Word for word, set down every line of the entries below from the line with "li1 | - | 763" to the line with "after detailed placement", including both, and no other line.

> _Exercise inputs_
-=-=-=-=-
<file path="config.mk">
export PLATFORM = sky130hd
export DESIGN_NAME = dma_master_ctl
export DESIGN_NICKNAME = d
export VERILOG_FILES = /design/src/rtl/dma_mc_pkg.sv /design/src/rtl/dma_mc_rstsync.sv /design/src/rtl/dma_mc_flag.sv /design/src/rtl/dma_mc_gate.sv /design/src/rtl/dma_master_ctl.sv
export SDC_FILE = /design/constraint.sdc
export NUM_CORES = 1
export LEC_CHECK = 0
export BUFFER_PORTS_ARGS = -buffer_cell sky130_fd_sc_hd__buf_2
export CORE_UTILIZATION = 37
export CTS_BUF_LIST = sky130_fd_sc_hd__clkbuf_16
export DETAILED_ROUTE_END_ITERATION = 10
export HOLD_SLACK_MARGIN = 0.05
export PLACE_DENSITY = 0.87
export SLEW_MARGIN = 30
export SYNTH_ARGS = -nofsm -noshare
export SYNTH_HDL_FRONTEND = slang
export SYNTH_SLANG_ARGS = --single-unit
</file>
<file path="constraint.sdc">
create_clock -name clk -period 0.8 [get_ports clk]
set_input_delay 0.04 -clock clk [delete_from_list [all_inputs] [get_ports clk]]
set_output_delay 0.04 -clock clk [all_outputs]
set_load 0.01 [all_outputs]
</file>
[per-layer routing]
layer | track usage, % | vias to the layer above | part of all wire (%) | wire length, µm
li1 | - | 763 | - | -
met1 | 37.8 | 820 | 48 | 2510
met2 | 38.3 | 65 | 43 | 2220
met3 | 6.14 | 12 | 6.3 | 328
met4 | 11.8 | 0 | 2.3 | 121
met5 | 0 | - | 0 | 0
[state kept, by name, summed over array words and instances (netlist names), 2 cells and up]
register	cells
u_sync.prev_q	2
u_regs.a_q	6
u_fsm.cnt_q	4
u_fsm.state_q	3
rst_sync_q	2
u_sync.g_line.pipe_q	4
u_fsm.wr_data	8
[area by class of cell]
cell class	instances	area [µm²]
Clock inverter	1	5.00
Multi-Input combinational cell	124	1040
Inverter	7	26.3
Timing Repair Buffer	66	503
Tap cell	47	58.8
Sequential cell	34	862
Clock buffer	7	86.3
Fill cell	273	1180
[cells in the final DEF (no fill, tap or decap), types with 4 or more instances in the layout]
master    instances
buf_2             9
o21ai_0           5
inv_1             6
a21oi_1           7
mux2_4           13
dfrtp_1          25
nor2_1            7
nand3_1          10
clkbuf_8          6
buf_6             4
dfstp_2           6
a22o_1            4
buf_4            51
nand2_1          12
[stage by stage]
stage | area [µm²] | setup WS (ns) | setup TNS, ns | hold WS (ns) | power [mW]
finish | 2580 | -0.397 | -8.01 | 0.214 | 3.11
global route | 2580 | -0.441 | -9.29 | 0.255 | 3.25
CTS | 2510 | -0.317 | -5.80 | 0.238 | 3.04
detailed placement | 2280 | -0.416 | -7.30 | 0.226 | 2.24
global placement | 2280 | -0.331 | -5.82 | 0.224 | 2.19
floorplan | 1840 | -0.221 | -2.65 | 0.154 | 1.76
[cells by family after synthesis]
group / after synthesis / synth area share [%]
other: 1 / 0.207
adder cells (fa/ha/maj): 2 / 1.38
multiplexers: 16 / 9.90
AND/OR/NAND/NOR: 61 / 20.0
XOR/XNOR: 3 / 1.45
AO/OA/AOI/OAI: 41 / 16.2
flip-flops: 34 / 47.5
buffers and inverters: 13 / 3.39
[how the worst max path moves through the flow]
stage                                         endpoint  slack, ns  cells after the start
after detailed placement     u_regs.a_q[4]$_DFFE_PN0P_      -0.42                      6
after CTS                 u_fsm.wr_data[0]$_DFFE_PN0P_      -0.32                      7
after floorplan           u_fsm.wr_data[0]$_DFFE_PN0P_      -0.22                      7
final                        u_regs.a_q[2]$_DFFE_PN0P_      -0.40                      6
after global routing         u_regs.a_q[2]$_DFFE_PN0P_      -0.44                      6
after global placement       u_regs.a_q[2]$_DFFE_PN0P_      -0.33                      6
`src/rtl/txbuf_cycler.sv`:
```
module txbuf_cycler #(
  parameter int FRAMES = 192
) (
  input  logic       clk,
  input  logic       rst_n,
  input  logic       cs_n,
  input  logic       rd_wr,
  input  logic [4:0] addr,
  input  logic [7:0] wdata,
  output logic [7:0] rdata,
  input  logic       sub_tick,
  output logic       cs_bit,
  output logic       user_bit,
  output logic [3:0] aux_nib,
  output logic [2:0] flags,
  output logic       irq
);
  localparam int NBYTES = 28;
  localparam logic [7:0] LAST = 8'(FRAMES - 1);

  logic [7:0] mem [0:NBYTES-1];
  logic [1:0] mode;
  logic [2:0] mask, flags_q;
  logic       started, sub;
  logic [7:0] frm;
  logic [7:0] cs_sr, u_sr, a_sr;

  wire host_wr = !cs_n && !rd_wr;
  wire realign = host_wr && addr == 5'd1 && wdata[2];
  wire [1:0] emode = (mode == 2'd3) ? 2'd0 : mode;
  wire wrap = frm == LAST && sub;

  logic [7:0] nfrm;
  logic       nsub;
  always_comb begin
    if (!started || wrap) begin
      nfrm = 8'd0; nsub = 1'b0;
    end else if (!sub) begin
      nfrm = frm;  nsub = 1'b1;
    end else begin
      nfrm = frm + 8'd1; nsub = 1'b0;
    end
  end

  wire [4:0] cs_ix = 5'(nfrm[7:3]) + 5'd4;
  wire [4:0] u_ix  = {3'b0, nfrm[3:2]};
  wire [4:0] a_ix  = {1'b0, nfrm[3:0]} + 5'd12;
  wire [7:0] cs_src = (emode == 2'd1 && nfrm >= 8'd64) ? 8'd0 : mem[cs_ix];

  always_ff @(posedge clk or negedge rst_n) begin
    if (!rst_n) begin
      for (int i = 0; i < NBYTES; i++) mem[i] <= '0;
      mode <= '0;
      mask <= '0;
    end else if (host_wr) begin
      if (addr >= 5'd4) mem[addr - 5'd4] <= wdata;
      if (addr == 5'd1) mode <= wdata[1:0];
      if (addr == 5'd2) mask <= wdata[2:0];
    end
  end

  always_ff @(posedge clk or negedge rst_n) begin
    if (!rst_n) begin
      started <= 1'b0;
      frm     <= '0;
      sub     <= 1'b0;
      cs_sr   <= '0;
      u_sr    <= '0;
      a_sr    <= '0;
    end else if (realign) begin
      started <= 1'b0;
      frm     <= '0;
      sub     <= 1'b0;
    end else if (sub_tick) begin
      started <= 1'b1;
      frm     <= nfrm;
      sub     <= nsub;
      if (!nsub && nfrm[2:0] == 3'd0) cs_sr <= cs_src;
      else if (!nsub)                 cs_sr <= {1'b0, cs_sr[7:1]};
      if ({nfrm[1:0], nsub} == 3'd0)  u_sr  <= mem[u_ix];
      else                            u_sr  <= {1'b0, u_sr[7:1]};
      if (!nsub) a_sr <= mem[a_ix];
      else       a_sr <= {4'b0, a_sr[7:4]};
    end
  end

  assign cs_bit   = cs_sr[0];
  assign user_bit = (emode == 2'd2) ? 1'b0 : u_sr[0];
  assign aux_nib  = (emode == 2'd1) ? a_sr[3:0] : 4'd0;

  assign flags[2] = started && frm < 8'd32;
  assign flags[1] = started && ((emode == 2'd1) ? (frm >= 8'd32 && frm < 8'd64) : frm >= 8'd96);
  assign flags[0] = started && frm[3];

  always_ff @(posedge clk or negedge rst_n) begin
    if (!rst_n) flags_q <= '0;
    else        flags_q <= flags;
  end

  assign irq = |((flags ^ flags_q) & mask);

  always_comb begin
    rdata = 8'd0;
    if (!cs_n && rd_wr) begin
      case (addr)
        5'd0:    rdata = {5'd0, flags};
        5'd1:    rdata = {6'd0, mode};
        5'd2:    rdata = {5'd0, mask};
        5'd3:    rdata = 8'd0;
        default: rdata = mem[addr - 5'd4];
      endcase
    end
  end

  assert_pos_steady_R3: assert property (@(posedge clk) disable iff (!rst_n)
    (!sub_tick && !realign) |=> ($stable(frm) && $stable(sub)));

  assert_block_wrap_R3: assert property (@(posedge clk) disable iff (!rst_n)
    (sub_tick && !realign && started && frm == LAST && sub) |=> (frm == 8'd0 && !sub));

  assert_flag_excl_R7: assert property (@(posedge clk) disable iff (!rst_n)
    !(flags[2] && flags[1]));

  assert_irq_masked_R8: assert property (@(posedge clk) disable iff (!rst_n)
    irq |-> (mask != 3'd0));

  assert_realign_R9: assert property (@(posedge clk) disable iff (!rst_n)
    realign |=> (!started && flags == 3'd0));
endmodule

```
-=-=-=-=-
> _Solution for this exercise_
li1 | - | 763 | - | -
met1 | 37.8 | 820 | 48 | 2510
met2 | 38.3 | 65 | 43 | 2220
met3 | 6.14 | 12 | 6.3 | 328
met4 | 11.8 | 0 | 2.3 | 121
met5 | 0 | - | 0 | 0
[state kept, by name, summed over array words and instances (netlist names), 2 cells and up]
register	cells
u_sync.prev_q	2
u_regs.a_q	6
u_fsm.cnt_q	4
u_fsm.state_q	3
rst_sync_q	2
u_sync.g_line.pipe_q	4
u_fsm.wr_data	8
[area by class of cell]
cell class	instances	area [µm²]
Clock inverter	1	5.00
Multi-Input combinational cell	124	1040
Inverter	7	26.3
Timing Repair Buffer	66	503
Tap cell	47	58.8
Sequential cell	34	862
Clock buffer	7	86.3
Fill cell	273	1180
[cells in the final DEF (no fill, tap or decap), types with 4 or more instances in the layout]
master    instances
buf_2             9
o21ai_0           5
inv_1             6
a21oi_1           7
mux2_4           13
dfrtp_1          25
nor2_1            7
nand3_1          10
clkbuf_8          6
buf_6             4
dfstp_2           6
a22o_1            4
buf_4            51
nand2_1          12
[stage by stage]
stage | area [µm²] | setup WS (ns) | setup TNS, ns | hold WS (ns) | power [mW]
finish | 2580 | -0.397 | -8.01 | 0.214 | 3.11
global route | 2580 | -0.441 | -9.29 | 0.255 | 3.25
CTS | 2510 | -0.317 | -5.80 | 0.238 | 3.04
detailed placement | 2280 | -0.416 | -7.30 | 0.226 | 2.24
global placement | 2280 | -0.331 | -5.82 | 0.224 | 2.19
floorplan | 1840 | -0.221 | -2.65 | 0.154 | 1.76
[cells by family after synthesis]
group / after synthesis / synth area share [%]
other: 1 / 0.207
adder cells (fa/ha/maj): 2 / 1.38
multiplexers: 16 / 9.90
AND/OR/NAND/NOR: 61 / 20.0
XOR/XNOR: 3 / 1.45
AO/OA/AOI/OAI: 41 / 16.2
flip-flops: 34 / 47.5
buffers and inverters: 13 / 3.39
[how the worst max path moves through the flow]
stage                                         endpoint  slack, ns  cells after the start
after detailed placement     u_regs.a_q[4]$_DFFE_PN0P_      -0.42                      6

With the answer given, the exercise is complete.